Puestos a caer bajo las horcas caudinas de la futura ley, recuerdo unos versos de una antigua canción (nefanda para la memoria histórica, claro): El pasado no es paso ni traba / sino afán de emular lo mejor. Y, en efecto, el ayer puede ser interpretado de dos maneras, a saber: la primera consiste en recrearse en él y enarbolarlo como bandera; si esta actitud es personal, se llama nostalgia, y puede ser legítima si no pasa de la primera actitud, siempre y cuando no impida tener en cuenta la vida que tienes en derredor y un abrirse a un futuro prometedor; si, además, pretende ser motor y alcanza expresión colectiva, el resultado no puede ser otro que la esterilidad más completa.
La segunda manera es, sin renegar de lo antiguo, aprovechar las enseñanzas del tiempo transcurrido, distinguir entre los errores cometidos y los aciertos; en suma, hacer del pasado lección. Como disposición de una existencia individual, es lo correcto; como actitud colectiva, es lo honesto y lo que garantiza que no se va a cumplir el aserto de que los pueblos que olvidan su historia están condenados a repetirla.

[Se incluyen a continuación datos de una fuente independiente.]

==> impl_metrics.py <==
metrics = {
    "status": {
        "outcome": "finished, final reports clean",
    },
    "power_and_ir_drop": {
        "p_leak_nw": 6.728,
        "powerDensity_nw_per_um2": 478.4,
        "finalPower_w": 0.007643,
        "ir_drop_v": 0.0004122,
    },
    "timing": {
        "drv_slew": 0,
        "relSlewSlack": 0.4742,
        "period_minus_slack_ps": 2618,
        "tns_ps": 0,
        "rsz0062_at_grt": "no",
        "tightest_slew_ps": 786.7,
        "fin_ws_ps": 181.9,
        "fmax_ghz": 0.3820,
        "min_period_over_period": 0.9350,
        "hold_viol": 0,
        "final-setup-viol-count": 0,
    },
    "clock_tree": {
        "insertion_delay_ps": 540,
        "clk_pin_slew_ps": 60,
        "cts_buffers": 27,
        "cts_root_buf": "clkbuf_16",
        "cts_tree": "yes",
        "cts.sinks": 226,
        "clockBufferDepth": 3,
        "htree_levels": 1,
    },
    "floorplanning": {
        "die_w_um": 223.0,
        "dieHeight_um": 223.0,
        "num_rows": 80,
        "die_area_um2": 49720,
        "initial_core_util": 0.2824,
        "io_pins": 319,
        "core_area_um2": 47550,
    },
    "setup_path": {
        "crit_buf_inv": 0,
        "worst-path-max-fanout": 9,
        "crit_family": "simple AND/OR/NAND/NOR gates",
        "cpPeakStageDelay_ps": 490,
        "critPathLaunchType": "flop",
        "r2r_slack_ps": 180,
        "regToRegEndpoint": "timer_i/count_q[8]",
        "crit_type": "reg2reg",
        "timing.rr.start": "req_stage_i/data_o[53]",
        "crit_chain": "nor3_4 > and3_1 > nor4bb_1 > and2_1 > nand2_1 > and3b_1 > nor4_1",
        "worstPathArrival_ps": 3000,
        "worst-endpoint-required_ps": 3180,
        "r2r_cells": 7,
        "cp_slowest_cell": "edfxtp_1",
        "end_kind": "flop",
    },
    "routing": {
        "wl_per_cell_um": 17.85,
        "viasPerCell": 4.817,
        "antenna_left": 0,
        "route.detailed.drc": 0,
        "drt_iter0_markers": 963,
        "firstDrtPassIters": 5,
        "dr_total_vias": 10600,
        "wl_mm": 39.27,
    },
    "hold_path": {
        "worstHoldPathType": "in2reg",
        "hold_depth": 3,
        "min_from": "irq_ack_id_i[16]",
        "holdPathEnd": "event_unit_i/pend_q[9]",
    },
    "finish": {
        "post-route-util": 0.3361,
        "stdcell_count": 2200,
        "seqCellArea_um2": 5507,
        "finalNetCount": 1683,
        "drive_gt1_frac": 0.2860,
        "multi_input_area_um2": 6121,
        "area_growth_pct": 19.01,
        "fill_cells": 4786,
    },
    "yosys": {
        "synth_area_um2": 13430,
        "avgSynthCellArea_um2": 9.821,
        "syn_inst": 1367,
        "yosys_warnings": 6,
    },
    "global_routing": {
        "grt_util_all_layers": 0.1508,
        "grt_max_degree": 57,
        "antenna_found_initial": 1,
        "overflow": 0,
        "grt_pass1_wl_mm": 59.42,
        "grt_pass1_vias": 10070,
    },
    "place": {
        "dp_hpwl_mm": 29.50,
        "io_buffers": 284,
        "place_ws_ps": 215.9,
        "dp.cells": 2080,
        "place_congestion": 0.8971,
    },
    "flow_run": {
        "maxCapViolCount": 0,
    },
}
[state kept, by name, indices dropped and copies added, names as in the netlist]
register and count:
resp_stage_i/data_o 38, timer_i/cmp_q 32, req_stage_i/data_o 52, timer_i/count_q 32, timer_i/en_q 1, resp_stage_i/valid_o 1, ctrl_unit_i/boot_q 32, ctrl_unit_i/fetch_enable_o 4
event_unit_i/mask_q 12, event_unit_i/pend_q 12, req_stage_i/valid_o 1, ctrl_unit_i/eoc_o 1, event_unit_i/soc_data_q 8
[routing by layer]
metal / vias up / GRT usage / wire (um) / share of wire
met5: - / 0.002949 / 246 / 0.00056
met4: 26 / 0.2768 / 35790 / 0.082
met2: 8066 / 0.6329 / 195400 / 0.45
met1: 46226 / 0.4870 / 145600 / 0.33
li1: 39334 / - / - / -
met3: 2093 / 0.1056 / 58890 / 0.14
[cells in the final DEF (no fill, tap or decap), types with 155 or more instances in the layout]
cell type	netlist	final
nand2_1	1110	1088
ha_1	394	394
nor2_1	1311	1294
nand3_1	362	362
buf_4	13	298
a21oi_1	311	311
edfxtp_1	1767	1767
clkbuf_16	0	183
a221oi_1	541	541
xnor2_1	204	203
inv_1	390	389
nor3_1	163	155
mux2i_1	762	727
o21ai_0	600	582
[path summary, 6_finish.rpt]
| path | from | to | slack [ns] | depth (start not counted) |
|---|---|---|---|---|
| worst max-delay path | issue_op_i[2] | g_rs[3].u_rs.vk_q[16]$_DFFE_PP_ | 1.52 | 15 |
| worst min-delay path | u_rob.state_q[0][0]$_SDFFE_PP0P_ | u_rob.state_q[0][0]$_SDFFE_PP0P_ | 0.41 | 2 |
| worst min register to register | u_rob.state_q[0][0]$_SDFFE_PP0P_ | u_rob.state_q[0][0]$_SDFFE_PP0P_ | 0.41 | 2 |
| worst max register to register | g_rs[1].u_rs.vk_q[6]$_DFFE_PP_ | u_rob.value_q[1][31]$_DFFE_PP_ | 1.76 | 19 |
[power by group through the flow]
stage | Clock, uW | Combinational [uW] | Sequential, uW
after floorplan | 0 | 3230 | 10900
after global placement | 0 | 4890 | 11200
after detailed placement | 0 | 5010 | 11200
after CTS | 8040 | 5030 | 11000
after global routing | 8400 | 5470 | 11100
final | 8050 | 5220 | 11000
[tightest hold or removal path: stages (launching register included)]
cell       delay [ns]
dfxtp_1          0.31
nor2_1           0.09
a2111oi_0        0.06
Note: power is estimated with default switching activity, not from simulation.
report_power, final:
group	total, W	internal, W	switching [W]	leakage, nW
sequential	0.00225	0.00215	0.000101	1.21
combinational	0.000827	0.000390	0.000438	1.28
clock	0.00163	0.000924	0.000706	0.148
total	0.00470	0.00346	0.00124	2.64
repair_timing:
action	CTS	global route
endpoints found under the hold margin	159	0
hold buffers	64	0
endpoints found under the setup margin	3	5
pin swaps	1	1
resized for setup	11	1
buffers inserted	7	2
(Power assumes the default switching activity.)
==> src/logic/capture_engine.sv <==
`timescale 1ns/1ps

module capture_engine #(
    parameter int ADDR_W = la_cfg_pkg::ADDR_W_DEF
) (
    input  logic                clk,
    input  logic                rst_n,
    input  la_cfg_pkg::sample_t io_i,
    input  logic                cap_start_i,
    input  la_cfg_pkg::sample_t mask_i,
    input  la_cfg_pkg::sample_t pol_i,
    input  la_cmd_pkg::byte_t   prescale_i,
    input  la_cmd_pkg::byte_t   post_i,
    output logic                cap_busy_o,
    output logic [ADDR_W-1:0]   trig_ptr_o,
    output logic                we_o,
    output logic [ADDR_W-1:0]   waddr_o,
    output la_cfg_pkg::sample_t wdata_o
);
    import la_cfg_pkg::*;
    import la_cmd_pkg::*;

    localparam int POST_W = BYTE_W + POST_SHIFT;

    sample_t           io_q;                    // io one clock ago
    byte_t             pre_cnt_q;               // prescale counter
    logic [POST_W-1:0] post_cnt_q;              // samples left after trigger
    logic              triggered_q;
    logic              pin_changed;             // a masked pin toggled
    logic              pin_matches;             // a masked pin sits at its polarity
    logic              trig_ev;
    logic              trig_now;                // trigger seen, incl. this cycle
    logic              sample_now;

    assign pin_changed = |((io_i ^ io_q) & mask_i);
    assign pin_matches = |(~(io_i ^ pol_i) & mask_i);
    assign trig_ev     = cap_busy_o & pin_changed & pin_matches;
    assign trig_now    = triggered_q | trig_ev;
    assign sample_now  = (pre_cnt_q == prescale_i);
    assign wdata_o     = io_q;                  // sample taken on the edge that set we_o

    always_ff @(posedge clk) begin
        io_q <= io_i;
        if (!rst_n) begin
            cap_busy_o  <= 1'b0;
            we_o        <= 1'b0;
            triggered_q <= 1'b0;
            pre_cnt_q   <= '0;
            post_cnt_q  <= '0;
            waddr_o     <= '0;
            trig_ptr_o  <= '0;
        end else if (cap_start_i) begin
            cap_busy_o  <= 1'b1;
            we_o        <= 1'b1;                // first sample goes to address 0
            waddr_o     <= '0;
            pre_cnt_q   <= '0;
            triggered_q <= 1'b0;
            trig_ptr_o  <= '0;                  // stays 0 if no trigger ever fires
            post_cnt_q  <= POST_W'(post_i) << POST_SHIFT;
        end else if (cap_busy_o) begin
            if (post_cnt_q == '0) begin         // last write lands this cycle
                cap_busy_o <= 1'b0;
                we_o       <= 1'b0;
            end else begin
                if (trig_ev && !triggered_q) begin
                    triggered_q <= 1'b1;
                    trig_ptr_o  <= waddr_o;     // last pre trigger slot
                end
                we_o <= sample_now;
                if (sample_now) begin
                    pre_cnt_q <= '0;
                    waddr_o   <= waddr_o + 1'b1;   // wraps around the ring
                    if (trig_now) begin
                        post_cnt_q <= post_cnt_q - 1'b1;   // counts samples, not clocks
                    end
                end else begin
                    pre_cnt_q <= pre_cnt_q + 1'b1;
                end
            end
        end
    end

endmodule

Claro que, para hacerlo bien, se requieren, no solo las necesarias dosis de objetividad, sino la gallardía de no ceder a la mentira a sabiendas y poner la vista en esa tarea, siempre inacabada, que se llama patria; y estas tres cualidades son impensables en este momento político.

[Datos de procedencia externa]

**src/common/l3c_pkg.sv**
```systemverilog
/*
 * Shared types for the last-level cache slice
 * Word and byte address vectors
 * Upstream request and memory burst command structs
 * Controller state encoding
 */
package l3c_pkg;

	// One data word on both the upstream and the memory side
	typedef logic [31:0] word_t;

	// Byte address, word aligned in every transfer
	typedef logic [31:0] addr_t;

	// Byte offset bits inside one word
	localparam int WORD_BYTES_LOG = 2;

	// Upstream single-word request
	// wdata is ignored for reads
	typedef struct packed {
		logic  write;
		addr_t addr;
		word_t wdata;
	} cpu_req_t;

	// Memory burst command, always one full line
	// Address is line aligned
	typedef struct packed {
		logic  write;
		addr_t addr;
	} mem_cmd_t;

	// Controller states
	// Free accepts a request, tag checks the lookup
	// Evict writes back a dirty victim, refill loads the line
	// The two response states hold the answer until it transfers
	typedef enum logic [2:0] {
		L3C_FREE,
		L3C_TAG,
		L3C_EVICT,
		L3C_REFILL,
		L3C_RSP_READ,
		L3C_RSP_WRITE
	} l3c_state_e;

endpackage

```
**src/mem_burst_port.sv**
```systemverilog
`timescale 1ns/1ps
/*
 * Memory-side burst engine
 * Issues one line command, then streams write beats
 * or collects read beats, and signals completion
 */
module mem_burst_port import l3c_pkg::*; #(
	parameter int LINE_WORDS = 8,
	localparam int OFF_W = $clog2(LINE_WORDS)
) (
	input  logic             clk,
	input  logic             rst_n,
	input  logic             burst_start,
	input  mem_cmd_t         burst_cmd,
	input  word_t            evict_word,
	output mem_cmd_t         mem_cmd,
	output logic             mem_cmd_valid,
	input  logic             mem_cmd_ready,
	output word_t            mem_wdata,
	output logic             mem_wlast,
	output logic             mem_wvalid,
	input  logic             mem_wready,
	input  logic             mem_bvalid,
	output logic             mem_bready,
	input  word_t            mem_rdata,
	input  logic             mem_rlast,
	input  logic             mem_rvalid,
	output logic             mem_rready,
	output logic [OFF_W-1:0] beat_idx,
	output logic             beat_strobe,
	output word_t            beat_data,
	output logic             burst_done
);

	typedef enum logic [2:0] {
		BP_IDLE,
		BP_CMD,
		BP_WDATA,
		BP_WRESP,
		BP_RDATA
	} bp_state_e;

	bp_state_e        state;
	mem_cmd_t         cmd_q;
	logic [OFF_W-1:0] beat_cnt;
	logic             done_q;
	logic             w_fire;
	logic             r_fire;
	logic             last_wbeat;

	// Command held from start until the memory takes it
	assign mem_cmd       = cmd_q;
	assign mem_cmd_valid = (state == BP_CMD);

	// Write beats straight from the store output
	assign mem_wvalid = (state == BP_WDATA);
	assign mem_wdata  = evict_word;
	assign last_wbeat = (beat_cnt == OFF_W'(LINE_WORDS - 1));
	assign mem_wlast  = mem_wvalid & last_wbeat;
	assign w_fire     = mem_wvalid & mem_wready;

	assign mem_bready = (state == BP_WRESP);
	assign mem_rready = (state == BP_RDATA);
	assign r_fire     = mem_rready & mem_rvalid;

	// During writeback point one beat ahead on a transfer,
	// since the store read takes one cycle
	assign beat_idx    = w_fire ? beat_cnt + OFF_W'(1) : beat_cnt;
	assign beat_strobe = r_fire;
	assign beat_data   = mem_rdata;
	assign burst_done  = done_q;

	always_ff @(posedge clk or negedge rst_n) begin
		if (!rst_n) begin
			state    <= BP_IDLE;
			beat_cnt <= '0;
			done_q   <= 1'b0;
		end else begin
			done_q <= 1'b0;
			case (state)
				BP_IDLE: begin
					if (burst_start) begin
						state    <= BP_CMD;
						beat_cnt <= '0;
					end
				end
				BP_CMD: begin
					if (mem_cmd_ready)
						state <= cmd_q.write ? BP_WDATA : BP_RDATA;
				end
				BP_WDATA: begin
					if (w_fire) begin
						beat_cnt <= beat_cnt + OFF_W'(1);
						if (last_wbeat)
							state <= BP_WRESP;
					end
				end
				BP_WRESP: begin
					// Writeback counts as done once memory acknowledges it
					if (mem_bvalid) begin
						state  <= BP_IDLE;
						done_q <= 1'b1;
					end
				end
				BP_RDATA: begin
					if (r_fire) begin
						beat_cnt <= beat_cnt + OFF_W'(1);
						if (mem_rlast) begin
							state  <= BP_IDLE;
							done_q <= 1'b1;
						end
					end
				end
				default: state <= BP_IDLE;
			endcase
		end
	end

	// Command payload, captured on start
	always_ff @(posedge clk) begin
		if (burst_start && (state == BP_IDLE))
			cmd_q <= burst_cmd;
	end

endmodule

```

Y, más que juicios al pasado -que está definitivamente cerrado y no puede retornar ni defenderse- lo importante es demostrar esa capacidad crítica, positiva y no derrotista, con el hoy, que sí admite enmiendas: quienes están satisfechos con el presente no pueden preparar el futuro, dice otro adagio. Entiendo que en ello estriba un verdadero patriotismo, que no nace de la adulación ni de la complacencia, sino que a veces debe llegar por el amargo camino de la crítica, como inauguró el genial Quevedo y nos transmitieron nuestros mejores pensadores.

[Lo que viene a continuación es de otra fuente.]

[src/common/l3c_pkg.sv]
/*
 * Shared types for the last-level cache slice
 * Word and byte address vectors
 * Upstream request and memory burst command structs
 * Controller state encoding
 */
package l3c_pkg;

	// One data word on both the upstream and the memory side
	typedef logic [31:0] word_t;

	// Byte address, word aligned in every transfer
	typedef logic [31:0] addr_t;

	// Byte offset bits inside one word
	localparam int WORD_BYTES_LOG = 2;

	// Upstream single-word request
	// wdata is ignored for reads
	typedef struct packed {
		logic  write;
		addr_t addr;
		word_t wdata;
	} cpu_req_t;

	// Memory burst command, always one full line
	// Address is line aligned
	typedef struct packed {
		logic  write;
		addr_t addr;
	} mem_cmd_t;

	// Controller states
	// Free accepts a request, tag checks the lookup
	// Evict writes back a dirty victim, refill loads the line
	// The two response states hold the answer until it transfers
	typedef enum logic [2:0] {
		L3C_FREE,
		L3C_TAG,
		L3C_EVICT,
		L3C_REFILL,
		L3C_RSP_READ,
		L3C_RSP_WRITE
	} l3c_state_e;

endpackage

[src/cache_core/l3c_ctrl.sv]
`timescale 1ns/1ps
/*
 * Blocking cache controller
 * Request latch and lookup FSM
 * Hit responses, dirty eviction and line refill sequencing
 */
module l3c_ctrl import l3c_pkg::*; #(
	parameter int LINE_WORDS = 8,
	parameter int SETS       = 16,
	localparam int OFF_W = $clog2(LINE_WORDS),
	localparam int IDX_W = $clog2(SETS),
	localparam int TAG_W = 32 - WORD_BYTES_LOG - OFF_W - IDX_W
) (
	input  logic             clk,
	input  logic             rst_n,
	input  cpu_req_t         req,
	input  logic             req_valid,
	output logic             req_ready,
	output word_t            rsp_data,
	output logic             rsp_valid,
	input  logic             rsp_ready,
	input  logic             hit,
	input  logic             victim_valid,
	input  logic             victim_dirty,
	input  logic [TAG_W-1:0] victim_tag,
	input  word_t            rd_word,
	input  logic [OFF_W-1:0] beat_idx,
	input  logic             beat_strobe,
	input  word_t            beat_data,
	input  logic             burst_done,
	output logic [IDX_W-1:0] lookup_index,
	output logic [OFF_W-1:0] word_sel,
	output logic [TAG_W-1:0] lookup_tag,
	output logic             store_wr,
	output word_t            store_wdata,
	output logic             fill_tag,
	output logic             set_dirty,
	output logic             burst_start,
	output mem_cmd_t         burst_cmd
);

	typedef logic [TAG_W-1:0] tag_t;
	typedef logic [IDX_W-1:0] index_t;
	typedef logic [OFF_W-1:0] offset_t;

	l3c_state_e state;
	cpu_req_t   req_q;
	word_t      rsp_data_q;
	logic       rsp_valid_q;
	logic       req_fire;
	logic       rsp_fire;
	logic       rsp_first;
	logic       need_evict;
	tag_t       req_tag;
	index_t     req_index;
	index_t     new_index;
	offset_t    req_offset;
	addr_t      fill_addr;
	addr_t      evict_addr;

	// Address fields of the held request
	assign req_tag    = req_q.addr[31 -: TAG_W];
	assign req_index  = req_q.addr[WORD_BYTES_LOG + OFF_W +: IDX_W];
	assign req_offset = req_q.addr[WORD_BYTES_LOG +: OFF_W];
	// Index of the incoming request, looked up while still free
	assign new_index  = req.addr[WORD_BYTES_LOG + OFF_W +: IDX_W];

	// Line aligned burst addresses
	assign fill_addr  = {req_tag, req_index, {(OFF_W + WORD_BYTES_LOG){1'b0}}};
	assign evict_addr = {victim_tag, req_index, {(OFF_W + WORD_BYTES_LOG){1'b0}}};

	assign req_ready = (state == L3C_FREE);
	assign req_fire  = req_valid & req_ready;
	assign rsp_fire  = rsp_valid_q & rsp_ready;
	// First cycle in a response state, before rsp_valid rises
	assign rsp_first = ((state == L3C_RSP_READ) | (state == L3C_RSP_WRITE)) & ~rsp_valid_q;
	// Only modified lines go back to memory
	assign need_evict = victim_valid & victim_dirty;

	assign rsp_valid = rsp_valid_q;
	assign rsp_data  = rsp_data_q;

	always_ff @(posedge clk or negedge rst_n) begin
		if (!rst_n) begin
			state       <= L3C_FREE;
			rsp_valid_q <= 1'b0;
		end else begin
			case (state)
				L3C_FREE: begin
					if (req_fire)
						state <= L3C_TAG;
				end
				L3C_TAG: begin
					// Registered tag and state bits are valid here
					if (hit)
						state <= req_q.write ? L3C_RSP_WRITE : L3C_RSP_READ;
					else if (need_evict)
						state <= L3C_EVICT;
					else
						state <= L3C_REFILL;
				end
				L3C_EVICT: begin
					if (burst_done)
						state <= L3C_REFILL;
				end
				L3C_REFILL: begin
					// Look up again, this time it hits
					if (burst_done)
						state <= L3C_TAG;
				end
				L3C_RSP_READ, L3C_RSP_WRITE: begin
					if (rsp_fire)
						state <= L3C_FREE;
				end
				default: state <= L3C_FREE;
			endcase
			// Response held until the upstream takes it
			if (rsp_first)
				rsp_valid_q <= 1'b1;
			else if (rsp_fire)
				rsp_valid_q <= 1'b0;
		end
	end

	always_ff @(posedge clk) begin
		if (req_fire)
			req_q <= req;
		// Read word arrives from the store one cycle after the tag state
		if (rsp_first)
			rsp_data_q <= (state == L3C_RSP_WRITE) ? req_q.wdata : rd_word;
	end

	always_comb begin
		lookup_index = (state == L3C_FREE) ? new_index : req_index;
		// Bursts walk the line, everything else targets the request word
		if ((state == L3C_EVICT) || (state == L3C_REFILL))
			word_sel = beat_idx;
		else
			word_sel = req_offset;
	end

	assign lookup_tag = req_tag;

	// Refill beats and the write hit are the only store updates
	assign fill_tag    = (state == L3C_REFILL) & beat_strobe;
	assign set_dirty   = (state == L3C_RSP_WRITE) & rsp_first;
	assign store_wr    = fill_tag | set_dirty;
	assign store_wdata = (state == L3C_REFILL) ? beat_data : req_q.wdata;

	// Miss starts either writeback or refill; writeback chains into refill
	assign burst_start     = ((state == L3C_TAG) & ~hit) | ((state == L3C_EVICT) & burst_done);
	assign burst_cmd.write = (state == L3C_TAG) & need_evict;
	assign burst_cmd.addr  = burst_cmd.write ? evict_addr : fill_addr;

endmodule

Es evidente que, para cada uno, además de tener su alma en su almario, es legítimo, además de legal, y hermoso mirar de vez en cuando hacia atrás, evocar los mejores momentos vividos, formular las correspondientes autocríticas -sin flagelarse, en modo alguno- y, en definitiva, enorgullecernos de lo logrado hasta la fecha. Todo eso, sin tener encima la espada de Damocles de una intromisión aberrante de lo público en lo privado, de una aplicación de leyes con carácter retrospectivo, de una estúpida inquisición sobre las mentes.
Por lo tanto, sin asomo de pudor ni apocamiento impuesto por las amenazantes noticias, me declaro contento y orgulloso de mi trayectoria, de lo que me enseñaron y de la mayoría de mis profesores y educadores; y, como buen alumno, me permito revisarlos cada día, redescubrirlos, matizarlos y, aun, contradecirlos en el respeto casi filial, porque con los años se acostumbra a pasar de la utopía al mundo de las realidades.
Me manifiesto gozoso, por ejemplo, de haber pasado mis veranos bajo lonas blancas y asistiendo jornada a jornada a actos en que se izaban y arriaban las banderas; de haber sido educado sin odios y con la confianza de que la verdadera historia es un quehacer de amor; de que hay que escindir la conciencia en dos mitades y de que la satisfacción de las necesidades materiales de una vida digna no contradice los valores del espíritu; de que Dios es la meta última del hombre y de que la patria es un medio para armonizar la vida individual con el entorno…
Y, como dice el chiste publicado en el ABC, todo eso lo aprendí con mi mirada clara, lejos, y la frente levantada, con el marco incomparable de unas montañas nevadas.